Regarding one who lived in another’s apartment without permission, he must pay if the dweller benefited and the owner lost. Def benefited because otherwise he would have rented another apartment for the month. Did pl lose?
The Rama (CM 363:10) says that one who occupied the house of someone who was out of town and was not trying to rent it out is exempt from paying, as the apartment was not slated for renting. It would seem that the apartment in question was not going to be rented for such a short time. However, beit din viewed it as slated for rental to def, as it was natural for him to move into specifically this apartment. Therefore, def has to pay rental.
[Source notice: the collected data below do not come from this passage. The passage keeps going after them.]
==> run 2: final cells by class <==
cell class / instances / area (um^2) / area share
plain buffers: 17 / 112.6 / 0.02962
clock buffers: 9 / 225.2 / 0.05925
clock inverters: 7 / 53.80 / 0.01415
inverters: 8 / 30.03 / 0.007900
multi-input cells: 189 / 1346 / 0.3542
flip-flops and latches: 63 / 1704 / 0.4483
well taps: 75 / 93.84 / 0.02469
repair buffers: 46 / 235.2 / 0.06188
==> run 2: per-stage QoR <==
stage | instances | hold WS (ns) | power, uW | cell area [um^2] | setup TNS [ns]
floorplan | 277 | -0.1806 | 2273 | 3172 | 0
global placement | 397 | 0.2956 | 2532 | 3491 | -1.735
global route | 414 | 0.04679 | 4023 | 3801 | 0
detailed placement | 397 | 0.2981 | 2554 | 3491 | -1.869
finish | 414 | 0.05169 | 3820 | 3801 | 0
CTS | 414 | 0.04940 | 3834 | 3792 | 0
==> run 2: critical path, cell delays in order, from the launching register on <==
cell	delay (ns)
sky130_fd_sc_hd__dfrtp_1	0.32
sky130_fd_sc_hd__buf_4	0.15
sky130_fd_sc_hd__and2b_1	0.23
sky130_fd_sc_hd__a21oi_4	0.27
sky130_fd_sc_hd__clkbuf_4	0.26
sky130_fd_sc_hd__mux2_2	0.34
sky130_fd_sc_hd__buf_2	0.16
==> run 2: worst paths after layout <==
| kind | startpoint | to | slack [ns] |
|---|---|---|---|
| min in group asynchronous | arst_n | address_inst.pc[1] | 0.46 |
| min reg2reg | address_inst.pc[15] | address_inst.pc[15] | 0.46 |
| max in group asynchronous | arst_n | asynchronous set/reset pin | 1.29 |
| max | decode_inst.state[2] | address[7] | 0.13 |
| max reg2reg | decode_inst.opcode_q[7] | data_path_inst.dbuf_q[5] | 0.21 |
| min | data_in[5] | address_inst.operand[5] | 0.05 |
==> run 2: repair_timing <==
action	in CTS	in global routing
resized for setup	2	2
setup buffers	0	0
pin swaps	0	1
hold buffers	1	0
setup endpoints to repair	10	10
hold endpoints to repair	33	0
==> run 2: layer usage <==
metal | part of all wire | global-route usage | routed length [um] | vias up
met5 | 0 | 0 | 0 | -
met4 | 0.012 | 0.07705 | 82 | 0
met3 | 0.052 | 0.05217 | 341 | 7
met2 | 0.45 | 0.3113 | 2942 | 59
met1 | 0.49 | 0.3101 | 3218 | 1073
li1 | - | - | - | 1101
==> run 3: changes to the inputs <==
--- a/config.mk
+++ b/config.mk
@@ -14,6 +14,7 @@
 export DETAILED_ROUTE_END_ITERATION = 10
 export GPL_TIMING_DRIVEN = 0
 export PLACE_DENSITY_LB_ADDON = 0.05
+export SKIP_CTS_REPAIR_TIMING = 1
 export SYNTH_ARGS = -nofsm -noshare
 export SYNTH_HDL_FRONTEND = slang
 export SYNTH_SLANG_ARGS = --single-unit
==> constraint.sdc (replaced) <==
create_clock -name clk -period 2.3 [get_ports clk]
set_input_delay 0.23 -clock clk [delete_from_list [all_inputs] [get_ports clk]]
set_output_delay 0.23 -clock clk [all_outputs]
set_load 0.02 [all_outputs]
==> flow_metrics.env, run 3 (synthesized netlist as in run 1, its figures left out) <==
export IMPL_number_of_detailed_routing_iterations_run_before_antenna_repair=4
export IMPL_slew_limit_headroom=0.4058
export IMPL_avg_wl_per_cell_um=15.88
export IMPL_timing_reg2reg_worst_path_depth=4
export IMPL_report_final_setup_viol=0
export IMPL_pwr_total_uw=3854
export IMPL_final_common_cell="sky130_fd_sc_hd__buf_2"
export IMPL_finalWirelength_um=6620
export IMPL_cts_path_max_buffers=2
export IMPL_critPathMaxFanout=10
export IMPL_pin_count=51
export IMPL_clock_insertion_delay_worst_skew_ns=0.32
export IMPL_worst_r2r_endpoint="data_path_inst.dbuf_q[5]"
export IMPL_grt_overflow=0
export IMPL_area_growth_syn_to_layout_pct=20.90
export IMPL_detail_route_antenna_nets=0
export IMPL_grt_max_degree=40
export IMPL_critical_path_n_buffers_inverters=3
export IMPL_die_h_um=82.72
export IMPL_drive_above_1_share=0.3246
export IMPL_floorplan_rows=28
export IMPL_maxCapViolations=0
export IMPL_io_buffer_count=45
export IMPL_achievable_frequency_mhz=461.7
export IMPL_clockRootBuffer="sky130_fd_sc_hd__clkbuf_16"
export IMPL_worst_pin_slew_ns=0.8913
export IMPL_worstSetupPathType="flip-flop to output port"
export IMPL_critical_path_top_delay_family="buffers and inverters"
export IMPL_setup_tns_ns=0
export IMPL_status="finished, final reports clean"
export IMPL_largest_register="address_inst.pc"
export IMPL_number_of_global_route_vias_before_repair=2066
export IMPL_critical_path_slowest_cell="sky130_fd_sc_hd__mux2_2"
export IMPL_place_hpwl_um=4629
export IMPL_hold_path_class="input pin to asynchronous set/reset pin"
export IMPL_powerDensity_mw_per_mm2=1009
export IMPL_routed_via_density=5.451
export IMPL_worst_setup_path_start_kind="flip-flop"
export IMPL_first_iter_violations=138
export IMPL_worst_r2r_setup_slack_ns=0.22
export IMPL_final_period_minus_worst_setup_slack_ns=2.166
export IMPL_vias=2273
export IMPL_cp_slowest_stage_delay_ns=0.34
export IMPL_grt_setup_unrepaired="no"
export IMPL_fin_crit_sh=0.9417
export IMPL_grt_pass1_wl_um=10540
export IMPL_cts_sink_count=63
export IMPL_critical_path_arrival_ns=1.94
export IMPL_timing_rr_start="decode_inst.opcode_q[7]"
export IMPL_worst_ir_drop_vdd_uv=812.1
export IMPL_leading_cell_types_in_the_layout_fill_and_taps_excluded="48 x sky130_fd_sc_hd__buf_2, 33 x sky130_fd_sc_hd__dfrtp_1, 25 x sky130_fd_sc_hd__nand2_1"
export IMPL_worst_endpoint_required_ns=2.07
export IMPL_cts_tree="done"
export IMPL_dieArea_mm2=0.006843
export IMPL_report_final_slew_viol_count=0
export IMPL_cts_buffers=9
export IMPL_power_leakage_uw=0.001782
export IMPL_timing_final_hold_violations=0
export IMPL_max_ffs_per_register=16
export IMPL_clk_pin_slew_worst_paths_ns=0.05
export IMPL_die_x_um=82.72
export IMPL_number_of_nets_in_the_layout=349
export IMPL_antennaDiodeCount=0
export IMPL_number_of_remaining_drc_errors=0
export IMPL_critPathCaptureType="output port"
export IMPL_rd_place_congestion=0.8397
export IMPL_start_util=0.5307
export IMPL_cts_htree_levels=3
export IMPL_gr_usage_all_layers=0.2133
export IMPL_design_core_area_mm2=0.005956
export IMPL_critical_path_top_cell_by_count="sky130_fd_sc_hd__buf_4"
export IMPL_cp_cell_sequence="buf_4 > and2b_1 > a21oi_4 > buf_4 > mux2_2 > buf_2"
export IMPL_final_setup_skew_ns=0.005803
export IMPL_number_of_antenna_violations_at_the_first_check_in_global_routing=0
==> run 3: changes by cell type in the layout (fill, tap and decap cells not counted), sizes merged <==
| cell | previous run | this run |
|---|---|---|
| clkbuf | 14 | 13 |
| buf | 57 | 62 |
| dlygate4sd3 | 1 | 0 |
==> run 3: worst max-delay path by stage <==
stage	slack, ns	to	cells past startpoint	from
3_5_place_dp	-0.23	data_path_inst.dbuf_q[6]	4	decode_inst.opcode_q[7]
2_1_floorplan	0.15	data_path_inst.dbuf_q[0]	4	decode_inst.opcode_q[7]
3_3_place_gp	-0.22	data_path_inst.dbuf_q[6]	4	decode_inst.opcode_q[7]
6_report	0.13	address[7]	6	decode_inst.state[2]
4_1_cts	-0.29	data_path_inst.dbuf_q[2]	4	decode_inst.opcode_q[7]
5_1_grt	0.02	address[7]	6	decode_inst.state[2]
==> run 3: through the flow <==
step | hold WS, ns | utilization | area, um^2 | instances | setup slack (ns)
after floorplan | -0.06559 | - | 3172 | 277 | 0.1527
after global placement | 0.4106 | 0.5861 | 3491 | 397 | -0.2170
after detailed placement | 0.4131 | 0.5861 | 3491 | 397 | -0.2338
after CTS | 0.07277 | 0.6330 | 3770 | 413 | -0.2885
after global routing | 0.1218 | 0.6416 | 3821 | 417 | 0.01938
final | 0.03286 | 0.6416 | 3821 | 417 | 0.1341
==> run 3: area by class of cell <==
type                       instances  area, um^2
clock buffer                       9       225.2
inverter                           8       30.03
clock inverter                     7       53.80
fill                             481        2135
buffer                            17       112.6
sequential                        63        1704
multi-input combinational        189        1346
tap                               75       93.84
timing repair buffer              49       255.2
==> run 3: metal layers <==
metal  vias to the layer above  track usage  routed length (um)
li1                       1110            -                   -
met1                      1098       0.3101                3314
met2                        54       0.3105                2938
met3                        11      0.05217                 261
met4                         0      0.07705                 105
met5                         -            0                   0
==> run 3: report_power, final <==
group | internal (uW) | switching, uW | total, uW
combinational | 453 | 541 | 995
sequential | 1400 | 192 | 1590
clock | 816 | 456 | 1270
**config.mk**
```make
export PLATFORM = sky130hd
export DESIGN_NAME = resp_merge
export DESIGN_NICKNAME = d
export VERILOG_FILES = /design/src/mem_sys_pkg.sv /design/src/resp_merge.sv
export VERILOG_INCLUDE_DIRS = /design/src /design/src/include
export SDC_FILE = /design/constraint.sdc
export NUM_CORES = 1
export LEC_CHECK = 0
export BUFFER_PORTS_ARGS = -buffer_cell sky130_fd_sc_hd__buf_2
export CAP_MARGIN = 5
export CORE_ASPECT_RATIO = 1.25
export CORE_UTILIZATION = 33
export DETAILED_ROUTE_END_ITERATION = 16
export HOLD_SLACK_MARGIN = 0.08
export PLACE_DENSITY = 0.87
export SETUP_SLACK_MARGIN = 0.5
export SYNTH_ARGS = -nofsm -noshare
export SYNTH_HDL_FRONTEND = slang
export SYNTH_SLANG_ARGS = --single-unit
```
**constraint.sdc**
```tcl
create_clock -name Clk -period 2.85 [get_ports Clk]
set_clock_uncertainty 0.2 [all_clocks]
set_input_delay 0.285 -clock Clk [delete_from_list [all_inputs] [get_ports Clk]]
set_output_delay 0.285 -clock Clk [all_outputs]
set_load 0.02 [all_outputs]
```
## config.mk

```make
export PLATFORM = sky130hd
export DESIGN_NAME = addr_decode
export DESIGN_NICKNAME = d
export VERILOG_FILES = /design/src/mem_sys_pkg.sv /design/src/addr_decode.sv
export VERILOG_INCLUDE_DIRS = /design/src /design/src/include
export SDC_FILE = /design/constraint.sdc
export NUM_CORES = 1
export LEC_CHECK = 0
export ABC_AREA = 0
export BUFFER_PORTS_ARGS = -buffer_cell sky130_fd_sc_hd__buf_2
export CAP_MARGIN = 20
export CORE_MARGIN = 2
export CORE_UTILIZATION = 38
export DETAILED_ROUTE_END_ITERATION = 8
export PLACE_DENSITY = 0.85
export REMOVE_ABC_BUFFERS = 1
export SLEW_MARGIN = 10
export SYNTH_ARGS = -nofsm -noshare
export SYNTH_HDL_FRONTEND = slang
export SYNTH_SLANG_ARGS = --single-unit
```

## constraint.sdc

```tcl
create_clock -name Clk -period 1.9 [get_ports Clk]
set_input_delay 0.475 -clock Clk [delete_from_list [all_inputs] [get_ports Clk]]
set_output_delay 0.475 -clock Clk [all_outputs]
set_load 0.01 [all_outputs]
```
File: config.mk
export PLATFORM = sky130hd
export DESIGN_NAME = axi_lite_master
export DESIGN_NICKNAME = d
export VERILOG_FILES = /design/src/mem_sys_pkg.sv /design/src/axi_lite_master.sv
export VERILOG_INCLUDE_DIRS = /design/src /design/src/include
export SDC_FILE = /design/constraint.sdc
export NUM_CORES = 1
export LEC_CHECK = 0
export BUFFER_PORTS_ARGS = -buffer_cell sky130_fd_sc_hd__buf_2
export CORE_AREA = 2 2 97 99
export DETAILED_ROUTE_END_ITERATION = 10
export DIE_AREA = 0 0 99 101
export GPL_TIMING_DRIVEN = 1
export PLACE_DENSITY = 0.83
export SYNTH_ARGS = -nofsm -noshare
export SYNTH_HDL_FRONTEND = slang
export SYNTH_SLANG_ARGS = --single-unit
File: constraint.sdc
create_clock -name Clk -period 4.3 [get_ports Clk]
set_input_delay 0.43 -clock Clk [delete_from_list [all_inputs] [get_ports Clk]]
set_output_delay 0.43 -clock Clk [all_outputs]
set_load 0.005 [all_outputs]
File: src/include/mem_sys_config.svh
`ifndef MEM_SYS_CONFIG_SVH
`define MEM_SYS_CONFIG_SVH

// Data port widths
`define MEM_SYS_ADDR_W 32
`define MEM_SYS_DATA_W 32
`define MEM_SYS_BE_W 4

// On-chip RAM window, 1 KiB
`define MEM_SYS_RAM_BASE 32'h0000_0000
`define MEM_SYS_RAM_WORDS 256

// Peripheral window, matched on the top nibble
`define MEM_SYS_PERIPH_BASE 32'h4000_0000
`define MEM_SYS_PERIPH_MASK 32'hF000_0000

`endif
File: src/mem_sys_pkg.sv
package mem_sys_pkg;

    // Where a data access is sent
    typedef enum logic [1:0] {
        TGT_RAM    = 2'd0,
        TGT_PERIPH = 2'd1,
        TGT_NONE   = 2'd2
    } mem_target_t;

    // AXI BRESP / RRESP encoding
    typedef enum logic [1:0] {
        OKAY   = 2'b00,
        EXOKAY = 2'b01,
        SLVERR = 2'b10,
        DECERR = 2'b11
    } axi_resp_t;

endpackage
The Rama (ibid.) says that if one says to a friend: "Live in my courtyard," he does not have to pay rent. This seems to contradict the Rama’s ruling (CM 246:17) that if one tells his friend to eat with him, he has to pay for his food. The K’tzot Hachoshen (246:1) claims that the former Rama is talking about a case where the one who lived there would have rented elsewhere. Therefore, he would have to pay only if he caused a loss to the owner, which does not apply if the owner invited him. Regarding the eating, he has to pay for the benefit that he did have, which we will assume requires payment unless there is a special indication that the provider wanted to do so for free. In our case, def benefited, and, furthermore, the history of their relationship makes it clear that pl did not intend to provide def with valuable benefits for free.